> [WHAT YOU SHOULD DO]: The output is the lines below from the one with "finClkSkew_ps=7.19" through the one with "## power by group through the flow", both included, printed exactly and with no other line.

[Stored data entries]

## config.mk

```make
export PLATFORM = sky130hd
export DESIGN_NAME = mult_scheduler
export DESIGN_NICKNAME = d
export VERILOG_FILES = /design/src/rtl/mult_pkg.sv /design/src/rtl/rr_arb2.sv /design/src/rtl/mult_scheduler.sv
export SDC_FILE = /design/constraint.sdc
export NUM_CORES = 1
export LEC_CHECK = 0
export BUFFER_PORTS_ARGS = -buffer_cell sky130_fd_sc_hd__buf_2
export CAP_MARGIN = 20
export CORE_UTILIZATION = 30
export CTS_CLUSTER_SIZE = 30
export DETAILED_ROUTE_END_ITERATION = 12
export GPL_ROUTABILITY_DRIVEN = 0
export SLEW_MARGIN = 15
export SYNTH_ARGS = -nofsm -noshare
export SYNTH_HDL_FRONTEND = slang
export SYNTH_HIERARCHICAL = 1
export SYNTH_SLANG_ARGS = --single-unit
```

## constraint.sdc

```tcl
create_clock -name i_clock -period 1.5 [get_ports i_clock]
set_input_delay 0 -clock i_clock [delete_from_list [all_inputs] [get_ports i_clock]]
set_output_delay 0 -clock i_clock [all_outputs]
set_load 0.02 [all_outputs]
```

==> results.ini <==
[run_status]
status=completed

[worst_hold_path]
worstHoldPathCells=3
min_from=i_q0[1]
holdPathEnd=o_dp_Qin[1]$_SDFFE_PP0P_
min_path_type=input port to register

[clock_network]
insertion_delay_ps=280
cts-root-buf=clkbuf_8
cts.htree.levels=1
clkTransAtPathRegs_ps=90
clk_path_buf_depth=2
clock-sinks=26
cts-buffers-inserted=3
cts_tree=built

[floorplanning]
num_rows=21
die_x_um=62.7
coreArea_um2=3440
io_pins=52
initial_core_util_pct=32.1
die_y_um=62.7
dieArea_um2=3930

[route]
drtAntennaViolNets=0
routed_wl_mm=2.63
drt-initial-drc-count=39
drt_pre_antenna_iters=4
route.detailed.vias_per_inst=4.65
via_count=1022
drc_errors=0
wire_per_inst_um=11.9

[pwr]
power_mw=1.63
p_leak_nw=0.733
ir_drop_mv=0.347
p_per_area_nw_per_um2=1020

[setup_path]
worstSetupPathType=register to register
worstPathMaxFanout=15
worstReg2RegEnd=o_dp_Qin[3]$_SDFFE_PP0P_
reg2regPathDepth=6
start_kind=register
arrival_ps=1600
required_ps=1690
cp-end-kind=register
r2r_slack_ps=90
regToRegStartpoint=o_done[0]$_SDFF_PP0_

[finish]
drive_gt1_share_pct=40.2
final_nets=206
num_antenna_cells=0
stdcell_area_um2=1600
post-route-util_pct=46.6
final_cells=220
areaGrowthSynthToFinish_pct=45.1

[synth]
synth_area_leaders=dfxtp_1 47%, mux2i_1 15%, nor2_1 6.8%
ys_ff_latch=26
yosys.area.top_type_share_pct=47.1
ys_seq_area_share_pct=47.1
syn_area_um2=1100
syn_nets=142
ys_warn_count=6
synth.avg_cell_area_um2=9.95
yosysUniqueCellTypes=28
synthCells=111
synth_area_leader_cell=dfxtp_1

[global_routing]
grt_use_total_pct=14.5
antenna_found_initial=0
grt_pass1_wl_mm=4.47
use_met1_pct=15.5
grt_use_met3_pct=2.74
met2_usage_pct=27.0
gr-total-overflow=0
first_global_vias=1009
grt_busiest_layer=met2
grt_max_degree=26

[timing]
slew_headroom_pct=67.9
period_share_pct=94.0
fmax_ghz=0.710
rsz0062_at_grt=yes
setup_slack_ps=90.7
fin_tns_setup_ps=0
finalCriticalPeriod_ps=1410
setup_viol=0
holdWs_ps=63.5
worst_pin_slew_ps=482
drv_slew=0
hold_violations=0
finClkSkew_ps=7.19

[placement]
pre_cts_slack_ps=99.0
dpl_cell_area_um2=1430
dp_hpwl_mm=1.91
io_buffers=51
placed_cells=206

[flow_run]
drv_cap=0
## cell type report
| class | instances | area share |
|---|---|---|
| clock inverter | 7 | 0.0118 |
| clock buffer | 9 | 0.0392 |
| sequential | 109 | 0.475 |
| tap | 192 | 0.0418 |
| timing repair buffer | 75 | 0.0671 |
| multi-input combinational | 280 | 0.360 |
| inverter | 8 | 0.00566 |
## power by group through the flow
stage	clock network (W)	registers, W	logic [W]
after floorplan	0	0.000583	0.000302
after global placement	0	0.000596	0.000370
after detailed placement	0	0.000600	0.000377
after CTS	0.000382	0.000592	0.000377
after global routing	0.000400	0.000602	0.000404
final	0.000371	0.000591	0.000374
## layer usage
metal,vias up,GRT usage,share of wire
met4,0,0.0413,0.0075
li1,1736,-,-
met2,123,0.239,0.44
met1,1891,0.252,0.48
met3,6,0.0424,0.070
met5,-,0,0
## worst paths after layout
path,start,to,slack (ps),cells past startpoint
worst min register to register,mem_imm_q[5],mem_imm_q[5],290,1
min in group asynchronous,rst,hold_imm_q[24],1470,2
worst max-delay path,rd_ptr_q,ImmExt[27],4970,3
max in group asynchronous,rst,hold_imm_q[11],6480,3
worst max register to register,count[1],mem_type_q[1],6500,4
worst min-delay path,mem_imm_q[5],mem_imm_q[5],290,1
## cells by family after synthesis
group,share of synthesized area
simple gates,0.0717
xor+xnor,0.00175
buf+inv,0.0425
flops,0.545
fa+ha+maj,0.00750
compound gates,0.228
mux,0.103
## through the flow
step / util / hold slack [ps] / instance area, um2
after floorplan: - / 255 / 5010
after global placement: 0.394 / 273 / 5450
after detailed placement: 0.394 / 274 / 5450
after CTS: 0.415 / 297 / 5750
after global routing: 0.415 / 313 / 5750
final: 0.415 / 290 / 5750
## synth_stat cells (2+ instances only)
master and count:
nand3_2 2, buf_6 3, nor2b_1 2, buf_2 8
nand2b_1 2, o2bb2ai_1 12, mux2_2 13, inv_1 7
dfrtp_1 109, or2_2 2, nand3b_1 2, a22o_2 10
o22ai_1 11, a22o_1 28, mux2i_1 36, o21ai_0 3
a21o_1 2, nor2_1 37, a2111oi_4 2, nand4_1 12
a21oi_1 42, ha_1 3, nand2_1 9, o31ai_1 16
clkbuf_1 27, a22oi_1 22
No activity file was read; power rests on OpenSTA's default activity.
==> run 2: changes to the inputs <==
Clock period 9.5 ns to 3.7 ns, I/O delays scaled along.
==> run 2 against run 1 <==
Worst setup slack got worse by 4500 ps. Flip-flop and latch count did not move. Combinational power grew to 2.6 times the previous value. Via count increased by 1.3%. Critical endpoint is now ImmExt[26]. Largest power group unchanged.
===== config.mk =====
export PLATFORM = sky130hd
export DESIGN_NAME = truss_heartbeat_watchdog
export DESIGN_NICKNAME = d
export VERILOG_FILES = /design/src/rtl/truss_heartbeat_watchdog.sv
export SDC_FILE = /design/constraint.sdc
export NUM_CORES = 1
export LEC_CHECK = 0
export ABC_AREA = 1
export CAP_MARGIN = 0
export CORE_MARGIN = 1.5
export CORE_UTILIZATION = 58
export CTS_CLUSTER_SIZE = 40
export DETAILED_ROUTE_END_ITERATION = 8
export PLACE_DENSITY = 0.86
export SETUP_SLACK_MARGIN = 0.5
export SLEW_MARGIN = 20
export SYNTH_ARGS = -nofsm -noshare
export SYNTH_HDL_FRONTEND = slang
export SYNTH_SLANG_ARGS = --single-unit

===== constraint.sdc =====
create_clock -name clk -period 5.3 [get_ports clk]
set_input_delay 0.795 -clock clk [delete_from_list [all_inputs] [get_ports clk]]
set_output_delay 0.795 -clock clk [all_outputs]
set_load 0.02 [all_outputs]
`config.mk`:
```
export PLATFORM = sky130hd
export DESIGN_NAME = rose_ack_responder_flat
export DESIGN_NICKNAME = d
export VERILOG_FILES = /design/src/rtl/rose_ack_if.sv /design/src/rtl/rose_ack_responder.sv /design/src/flat_wrapper.sv
export SDC_FILE = /design/constraint.sdc
export NUM_CORES = 1
export LEC_CHECK = 0
export CAP_MARGIN = 15
export CORE_MARGIN = 3
export CORE_UTILIZATION = 40
export DETAILED_ROUTE_END_ITERATION = 12
export PLACE_DENSITY = 0.72
export SYNTH_ARGS = -nofsm -noshare
export SYNTH_HDL_FRONTEND = slang
export SYNTH_SLANG_ARGS = --single-unit
```
`constraint.sdc`:
```
create_clock -name clk -period 1.2 [get_ports clk]
set_input_delay 0.24 -clock clk [delete_from_list [all_inputs] [get_ports clk]]
set_output_delay 0.24 -clock clk [all_outputs]
set_load 0.01 [all_outputs]
```
`src/rtl/rose_ack_if.sv`:
```
// Request/acknowledge link between a bench-side initiator and the rose_ack responder.
// The initiator drives req/req_id; the responder returns readiness, the ack/nack pulses and the drop count.
interface rose_ack_if #(
  parameter int ID_W  = 4,
  parameter int CNT_W = 8
);
  logic             req;
  logic [ID_W-1:0]  req_id;
  logic             req_ready;
  logic             ack;
  logic [ID_W-1:0]  rsp_id;
  logic             nack;
  logic [CNT_W-1:0] drop_cnt;

  modport master (
    output req, req_id,
    input  req_ready, ack, rsp_id, nack, drop_cnt
  );

  modport slave (
    input  req, req_id,
    output req_ready, ack, rsp_id, nack, drop_cnt
  );
endinterface

```
`src/rtl/rose_ack_responder.sv`:
```
// Responder that acks every accepted request exactly LATENCY edges later as a clean rising pulse.
// A request arriving one edge after an accept is rejected, so ack is always low before each rise.
module rose_ack_responder #(
  parameter int LATENCY = 2,
  parameter int ID_W    = 4,
  parameter int CNT_W   = 8
) (
  input  logic      clk,
  input  logic      rst_n,
  rose_ack_if.slave bus
);

  logic [LATENCY-1:0] vld_p;
  logic [ID_W-1:0]    id_p [LATENCY];
  logic               nack_q;
  logic [CNT_W-1:0]   drop_cnt_q;
  logic               accept;
  logic               reject;

  function automatic logic [CNT_W-1:0] sat_inc(input logic [CNT_W-1:0] cnt);
    return (&cnt) ? cnt : cnt + 1'b1;
  endfunction

  // A fresh accept in stage 0 blocks the next edge; that gap is what keeps every ack a true rise.
  assign accept = bus.req & ~vld_p[0];
  assign reject = bus.req &  vld_p[0];

  always_ff @(posedge clk) begin
    if (!rst_n) begin
      vld_p      <= '0;
      for (int k = 0; k < LATENCY; k++) id_p[k] <= '0;
      nack_q     <= 1'b0;
      drop_cnt_q <= '0;
    end else begin
      // stage 0: capture the accept decision and its ID
      vld_p[0] <= accept;
      id_p[0]  <= bus.req_id;
      // stages 1..LATENCY-1: plain shift toward the ack output
      for (int k = 1; k < LATENCY; k++) begin
        vld_p[k] <= vld_p[k-1];
        id_p[k]  <= id_p[k-1];
      end
      nack_q <= reject;
      if (reject) drop_cnt_q <= sat_inc(drop_cnt_q);
    end
  end

  assign bus.req_ready = ~vld_p[0];
  assign bus.ack       = vld_p[LATENCY-1];
  assign bus.rsp_id    = vld_p[LATENCY-1] ? id_p[LATENCY-1] : '0;
  assign bus.nack      = nack_q;
  assign bus.drop_cnt  = drop_cnt_q;

endmodule

```
`src/flat_wrapper.sv`:
```
// flat-port wrapper written by rule: the top's interface ports become plain ports
module rose_ack_responder_flat 
#(
  parameter int LATENCY = 2,
  parameter int ID_W    = 4,
  parameter int CNT_W   = 8
)
  (clk, rst_n, bus_req, bus_req_id, bus_req_ready, bus_ack, bus_rsp_id, bus_nack, bus_drop_cnt);
  rose_ack_if #(.ID_W(ID_W), .CNT_W(CNT_W)) bus_i ();
  input  logic clk;
  input  logic rst_n;
  input wire logic [$bits(bus_i.req)-1:0] bus_req;
  input wire logic [$bits(bus_i.req_id)-1:0] bus_req_id;
  output wire logic [$bits(bus_i.req_ready)-1:0] bus_req_ready;
  output wire logic [$bits(bus_i.ack)-1:0] bus_ack;
  output wire logic [$bits(bus_i.rsp_id)-1:0] bus_rsp_id;
  output wire logic [$bits(bus_i.nack)-1:0] bus_nack;
  output wire logic [$bits(bus_i.drop_cnt)-1:0] bus_drop_cnt;
  assign bus_i.req = bus_req;
  assign bus_i.req_id = bus_req_id;
  assign bus_req_ready = bus_i.req_ready;
  assign bus_ack = bus_i.ack;
  assign bus_rsp_id = bus_i.rsp_id;
  assign bus_nack = bus_i.nack;
  assign bus_drop_cnt = bus_i.drop_cnt;
  rose_ack_responder #(.LATENCY(LATENCY), .ID_W(ID_W), .CNT_W(CNT_W)) u_core (.clk(clk), .rst_n(rst_n), .bus(bus_i));
endmodule
```
==> reports/results.ini, run 1 <==
[global_route]
grt_pass1_wl_microns = 3063
grt_max_degree = 17
use_met2_pct = 26.47
grt.busiest_layer = met2
grt_pass1_vias = 680
antenna_found_initial = 0
grtUsageMet1_pct = 20.26
grt_remaining_overflow = 0
grtUsageMet3_pct = 3.364
grt_use_total_pct = 16.78

[status]
outcome = finished with violations
failed_checks = negative setup slack

[cts]
htreeDepth = 1
cts_sinks = 19
cts_buffers = 3
cts-root-buf = clkbuf_4
clock_latency_ps = 310
clkSlewWorstSetupHoldPaths_ps = 110
cts_tree = built
clock_path_buffers = 2

[timing]
drv_slew = 0
fmaxAchievable_mhz = 768.8
whs_ps = 437.2
final-hold-violation-count = 0
setup-tns-final_ps = -210.0
post-route-period-util_pct = 108.4
min_period_ps = 1301
slew_headroom_pct = 80.49
worst_slack_ps = -100.8
max_slew.worst_pin.slew_ps = 290.7
setup_viol = 6
skew_ps = 8.376
rsz0062_at_grt = true

[drt]
first_iter_violations = 23
remaining_drc_errors = 0
ant_nets = 0
wl_per_cell_microns = 14.57
drtPass1Iterations = 4
dr_total_vias = 742
routed_wl_microns = 2055
viasPerCell = 5.262

[placement]
hpwl_microns = 1307
dp_cells = 133
portBuffers = 21
preCtsSetupSlack_ps = -352.5
gp_congestion = 0.8288

[floorplan]
die_area_sq_mm = 0.002397
start_util_pct = 45.81
die_w_microns = 48.96
core_sq_mm = 0.001612
rows = 14
die_h_microns = 48.96
io_pins = 22

[yosys]
synthSimpleGateAreaFrac_pct = 29.49
yosysWarnings = 0
synth_top_family_by_area = simple AND/OR/NAND/NOR gates
yosys.area.top_type = dfxtp_1
muxShareOfSynthArea_pct = 4.068
synth_nets = 83
synth_top_area_share_pct = 51.53
netlist_instances = 75
synth-xor-area-share_pct = 0
synth_seq_area_share_pct = 51.53
synth_area_leaders = dfxtp_1 52%, and2_1 10%, mux2i_1 4.1%
synth_seq_cells = 19
synth-compound-area-share_pct = 11.19
synth_adder_area_share_pct = 1.695
synth_area_sq_um = 738.2
synth.distinct_cells = 26
syn_area_per_cell_sq_um = 9.843

[min_path]
hold_path_class = input port to register
hold_end = u_core.vld_p[0]
hold_depth = 2
min_from = bus_req

[layout]
area_delta_synth_final_pct = 60.17
stdcell_count = 141
layout.nets = 126
final_common_cell = buf_4
drive_gt1_share_pct = 42.74
n_antenna_cell = 0
mostFrequentLayoutCells = 16 x buf_4, 9 x and2_1, 9 x dfxtp_1, 8 x nand2_1, 8 x dfxtp_2

[pwr]
vdd_drop_max_mv = 0.7093
cellLeakagePower_nw = 0.4971
power.density_mw_per_mm2 = 912.9
power_w = 0.001079

[setup_path]
endpoint_kind = register
start_kind = register
crit_fanout = 5
crit_arrival_ps = 1500
rr_endpoint = u_core.bus.drop_cnt[4]
timing.rr.start = u_core.bus.drop_cnt[0]
critical_path_class = register to register
reg2reg_depth = 4
r2r_slack_ps = -100
required_ps = 1400

[run]
cap_violations = 0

> [RESULT]:
finClkSkew_ps=7.19

[placement]
pre_cts_slack_ps=99.0
dpl_cell_area_um2=1430
dp_hpwl_mm=1.91
io_buffers=51
placed_cells=206

[flow_run]
drv_cap=0
## cell type report
| class | instances | area share |
|---|---|---|
| clock inverter | 7 | 0.0118 |
| clock buffer | 9 | 0.0392 |
| sequential | 109 | 0.475 |
| tap | 192 | 0.0418 |
| timing repair buffer | 75 | 0.0671 |
| multi-input combinational | 280 | 0.360 |
| inverter | 8 | 0.00566 |
## power by group through the flow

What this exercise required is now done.